Merlin então se aproxima do ferimento com uma adaga na mão, Arthur quis protestar, mas não pode dizer nada, olhou abismado para Merlin que retirou as faixas e cortava a carne ensanguentada com a adaga, riscando a pele ferida como uma folha de papel, formando um símbolo feito de sangue, assim que Merlin terminou, Teresa se acalmou parecendo adormecer, os ferimentos pararam de sangrar, mas não sumiram como os de Melanie, principalmente o da perna, que agora além de tudo estava com um símbolo riscado de forma macabra, Merlin sentou em uma cadeira exausto, ainda com a adaga manchada na mão.

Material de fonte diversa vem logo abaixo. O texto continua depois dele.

--- config.mk ---
export PLATFORM = sky130hd
export DESIGN_NAME = serial_addsub
export DESIGN_NICKNAME = d
export VERILOG_FILES = /design/src/rtl/serial_addsub.sv
export SDC_FILE = /design/constraint.sdc
export NUM_CORES = 1
export LEC_CHECK = 0
export ABC_AREA = 1
export BUFFER_PORTS_ARGS = -buffer_cell sky130_fd_sc_hd__buf_4
export CELL_PAD_IN_SITES_DETAIL_PLACEMENT = 0
export CELL_PAD_IN_SITES_GLOBAL_PLACEMENT = 2
export CORE_AREA = 2 2 129 131
export DETAILED_ROUTE_END_ITERATION = 8
export DIE_AREA = 0 0 131 133
export HOLD_SLACK_MARGIN = 0.03
export PLACE_DENSITY_LB_ADDON = 0.2
export SETUP_SLACK_MARGIN = 0.02
export SYNTH_ARGS = -nofsm -noshare
export SYNTH_HDL_FRONTEND = slang
export SYNTH_HIERARCHICAL = 1
export SYNTH_SLANG_ARGS = --single-unit
--- constraint.sdc ---
create_clock -name clk -period 3.5 [get_ports clk]
set_input_delay 0.35 -clock clk [delete_from_list [all_inputs] [get_ports clk]]
set_output_delay 0.35 -clock clk [all_outputs]
set_load 0.01 [all_outputs]
--- src/rtl/serial_addsub.sv ---
// Digit-serial adder/subtractor: DIGIT bits per clock, LSB digit first, through a
// DIGIT-long full-adder ripple chain with a registered inter-digit carry.

module serial_addsub_fa (
  input  logic a,
  input  logic b,
  input  logic ci,
  output logic s,
  output logic co
);
  assign s  = a ^ b ^ ci;
  assign co = (a & b) | (ci & (a ^ b));
endmodule

module serial_addsub #(
  parameter int WIDTH = 32,
  parameter int DIGIT = 4
) (
  input  logic             clk,
  input  logic             rst,
  input  logic             start,
  input  logic             sub,
  input  logic [WIDTH-1:0] a,
  input  logic [WIDTH-1:0] b,
  output logic             busy,
  output logic             done,
  output logic [WIDTH-1:0] result,
  output logic             cout,
  output logic             ovf,
  output logic             zero
);
  localparam int N  = WIDTH / DIGIT;
  localparam int CW = (N > 1) ? $clog2(N) : 1;

  typedef enum logic [1:0] {IDLE, RUN, DONE} state_t;

  state_t           state, state_nxt;
  logic [WIDTH-1:0] areg, breg;
  logic             carry;
  logic [CW-1:0]    cnt;
  logic             a_msb, b_msb;
  logic [DIGIT-1:0] dsum;
  logic [DIGIT:0]   c;
  logic [WIDTH-1:0] res_nxt;
  logic             last;

  assign c[0] = carry;
  for (genvar i = 0; i < DIGIT; i++) begin : g_chain
    serial_addsub_fa u_fa (
      .a (areg[i]),
      .b (breg[i]),
      .ci(c[i]),
      .s (dsum[i]),
      .co(c[i+1])
    );
  end

  // New digit enters at the top; the concat form also covers DIGIT == WIDTH.
  assign res_nxt = WIDTH'({dsum, result} >> DIGIT);
  assign last    = (cnt == CW'(N - 1));

  always_comb begin
    state_nxt = state;
    busy      = 1'b0;
    done      = 1'b0;
    case (state)
      IDLE: if (start) state_nxt = RUN;
      RUN: begin
        busy = 1'b1;
        if (last) state_nxt = DONE;
      end
      DONE: begin
        done      = 1'b1;
        state_nxt = IDLE;
      end
      default: state_nxt = IDLE;
    endcase
  end

  always_ff @(posedge clk) begin
    if (rst) begin
      state  <= IDLE;
      areg   <= '0;
      breg   <= '0;
      carry  <= 1'b0;
      cnt    <= '0;
      a_msb  <= 1'b0;
      b_msb  <= 1'b0;
      result <= '0;
      cout   <= 1'b0;
      ovf    <= 1'b0;
      zero   <= 1'b0;
    end else begin
      state <= state_nxt;
      case (state)
        IDLE: if (start) begin
          areg  <= a;
          breg  <= sub ? ~b : b;
          carry <= sub;
          cnt   <= '0;
          a_msb <= a[WIDTH-1];
          b_msb <= sub ? ~b[WIDTH-1] : b[WIDTH-1];
        end
        RUN: begin
          areg   <= areg >> DIGIT;
          breg   <= breg >> DIGIT;
          carry  <= c[DIGIT];
          cnt    <= cnt + CW'(1);
          result <= res_nxt;
          // Flags only move on the final digit so they stay stable through RUN.
          if (last) begin
            cout <= c[DIGIT];
            zero <= ~|res_nxt;
            ovf  <= (a_msb == b_msb) && (res_nxt[WIDTH-1] != a_msb);
          end
        end
        default: ;
      endcase
    end
  end
endmodule

==> metrics.yaml <==
run_status: "finished clean"
cts_buffer_depth: 2
route.detailed.vias_per_inst: 4.513
worst_ir_drop_vdd_v: 0.0002260
ys_types: 28
number_of_global_route_vias_before_repair: 4200
rsz_0062_raised_after_global_routing: "no"
clock_tree.htree_level_count: 3
final_net_count: 787
critPathCaptureType: "register"
worst_pin_slew_ns: 0.9679
mappedNetlistNets: 707
firstDrtPassIters: 4
hp-class: "in -> reg"
fp.dieW_um: 131
final_common_cell: "nand2_1"
start_util_pct: 29.14
clk_pin_slew_ns: 0.07
nFillCells: 1827
dp_worst_setup_slack_ns: 0.7098
p_sw_share_pct: 27.98
cts_tree: "built"
post_cts.repair.setup_buffers: 0
antenna_cells_inserted: 0
longest_individual_stage_delay_on_the_worst_path_ns: 0.52
finalClockSkew_ns: 0.006647
timing.final.max_slew_violations: 0
hold_buffers: 0
critical_path.cell_chain: "fa_1 -> fa_1 -> fa_1 -> fa_1 -> inv_1 -> or2_2 -> o21ai_0 -> nand3_1 -> a21oi_1"
synthCells: 633
pin_count: 105
timing.final.ws_setup_ns: 0.6819
globalplace.congestion: 0.7586
setup_total_negative_slack_ns: 0
largest_net_degree_at_the_start_of_global_routing: 57
rows: 47
timing.final.crit_share_pct: 80.52
clkSinkCount: 107
grt.met3_usage_pct: 3.478
placeable_core_area_um2: 16170
critical_path_required_ns: 3.78
power_frac_seq_pct: 49.4
drv.max_cap_violation_count: 0
globalRouteMet2Util_pct: 25.94
startpoint_type: "register"
routed_wirelength_um: 12850
top_usage_layer: "met2"
area_delta_synth_final_pct: 24.00
slew-limit-headroom_pct: 35.38
power_density_nw_per_um2: 473.6
r2r_start: "areg[0]"
cp_data_arrival_time_ns: 3.10
clk_latency_ns: 0.35
power.static_leakage_nw: 2.591
grt_pass1_wl_um: 21120
power_w: 0.002767
hold_depth: 3
tritoncts.num_buffers: 9
floorplan.die.height_um: 133
reg2regPathDepth: 9
internal-power_w: 0.001993
grt_overflow: 0
drtAntennaViolNets: 0
drive_above_1_share_pct: 18.38
detail_route.iter0.violations: 158
timing.final.crit_period_ns: 2.818
power.share.combinational_pct: 16.7
path_type_of_the_worst_setup_path: "reg -> reg"
grt_util_all_layers_pct: 15.46
cp_slowest_cell: "fa_1"
total_die_area_um2: 17420
mostFrequentLayoutCells: "206 x nand2_1, 109 x buf_4, 107 x dfxtp_1"
route.detailed.drc: 0
synth.ff_latch_count: 107
worst_hold_startpoint: "a[30]"
worstPathMaxFanout: 3
final_util_pct: 36.13
p_sw_w: 0.0007742
async_reset_ff_share_pct: 0
netlist_area_um2: 4712
routed_wire_length_per_instance_um: 13.70
p_clk_share_pct: 34.0
path_common_cell: "fa_1"
cts.repair.resized: 0
sequential_to_total_area_share_from_yosys_stat_pct: 45.46
yosys_warnings: 6
achievable-frequency_mhz: 354.9
synth_flop_cell: "dfxtp_1"
final_number_of_setup_violating_endpoints: 0
startpoint: "areg[0]"
synth_area_per_cell_um2: 7.444
buffer_ports.inserted: 104
antenna_violations_before_repair: 0
vias: 4233
detailed_placement_wirelength_estimate_um: 8405
synth_enable_flop_cells: 0
clk_root_buffer_cell: "clkbuf_16"
final_hold_viol_count: 0
grtUsageMet1_pct: 19.85
Yosys cell counts, types with 2 or more instances:
cell / number / area share, %
nand2_1: 206 / 16
nor2_1: 65 / 5.2
o21ai_0: 34 / 3.6
buf_4: 14 / 2.2
fa_1: 4 / 1.7
nand3_1: 20 / 2.1
a21oi_1: 33 / 3.5
inv_1: 36 / 2.9
a31oi_1: 22 / 2.9
ha_1: 2 / 0.53
dfxtp_1: 107 / 45
xnor2_1: 13 / 2.4
o211ai_1: 12 / 1.9
buf_2: 10 / 1.1
a22oi_1: 7 / 1.1
buf_6: 3 / 0.72
clkbuf_1: 12 / 0.96
nand2_2: 2 / 0.27
xor2_1: 19 / 3.5
inv_2: 4 / 0.32
path summary, 6_finish.rpt:
check                   to  slack, ns
setup / recovery       ovf       0.68
hold reg to reg     cnt[0]       0.46
hold / removal    areg[30]       0.26
setup reg to reg       ovf       0.68
sequential cells by signal, summed over array words and instances, names as in the netlist:
register / cells
areg: 32
breg: 32
result: 32
cnt: 3
state: 2
a_msb: 1
b_msb: 1
carry: 1
cout: 1
ovf: 1
zero: 1
through the flow:
stage          hold WS, ns  area [um2]  cells
2_1_floorplan       0.4289        4712    633
3_3_place_gp        0.4486        5580    922
3_5_place_dp        0.4558        5580    922
4_1_cts             0.2428        5843    938
5_1_grt             0.2602        5843    938
6_report            0.2593        5843    938
logic make-up (layout without fill, tap and decap cells):
| family | count (synthesis) | count (layout) | share of synthesized area [%] |
|---|---|---|---|
| AO/OA/AOI/OAI | 110 | 110 | 13.41 |
| XOR/XNOR | 32 | 32 | 5.948 |
| adder cells (fa/ha/maj) | 6 | 6 | 2.230 |
| buffers and inverters | 82 | 167 | 8.470 |
| flip-flops | 107 | 107 | 45.46 |
| AND/OR/NAND/NOR | 296 | 296 | 24.48 |
critical path: cells and delay by family, from the launching register on:
family	cells	cell delay [ns]
buffers and inverters	1	0.07
flip-flops	1	0.33
AND/OR/NAND/NOR	2	0.34
adder cells (fa/ha/maj)	4	1.73
AO/OA/AOI/OAI	2	0.26
routing by layer:
layer,part of all wire (%),routed length (um)
met3,4.6,588
met1,47,5983
met5,0,0
met2,48,6137
met4,1.1,142
final cells by class:
class	instances	area [um2]	area share, %
Inverter	41	153.9	2.634
Timing Repair Buffer	110	838.3	14.35
Clock buffer	12	236.5	4.047
Tap cell	220	275.3	4.711
Multi-Input combinational cell	444	2171	37.15
Sequential cell	107	2142	36.66
Clock inverter	4	26.28	0.4497
power by group through the flow:
stage | registers [W] | logic, W | clock network, W
after floorplan | 0.00139 | 0.000286 | 0
after global placement | 0.00139 | 0.000467 | 0
after detailed placement | 0.00140 | 0.000471 | 0
after CTS | 0.00137 | 0.000472 | 0.000987
after global routing | 0.00138 | 0.000528 | 0.00104
final | 0.00137 | 0.000461 | 0.000940
Note: power is estimated with default switching activity, not from simulation.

"Como... por que ela tem os mesmos ferimentos de Melanie?!"

Arthur perguntava, já temendo a resposta, no fundo talvez já houvesse entendido, sem Merlin nada dizer, continuou.

"Não, não pode ser. Ela não pode... por que faria isso por Melanie? Por que passar essa dor para si mesma?"

"Arthur, se acalme por favor, não posso lhe dar as explicações de que precisa, Teresa é a única que pode. Terá de confiar em mim... terá de confiar nela."

Sua voz soava cansada, nunca Merlin parecera tanto com um velho quanto naquele momento. Arthur não aceitaria fácil ficar sem uma explicação, mas estava cansado e uma urgência de cuidar dos ferimentos de Teresa o dominou, sem dizer mais nenhuma palavra buscou pelo aposento por faixas limpas e ervas que pudesse usar, se ajoelhando em silêncio começou a limpar o sangue e trocar as faixas.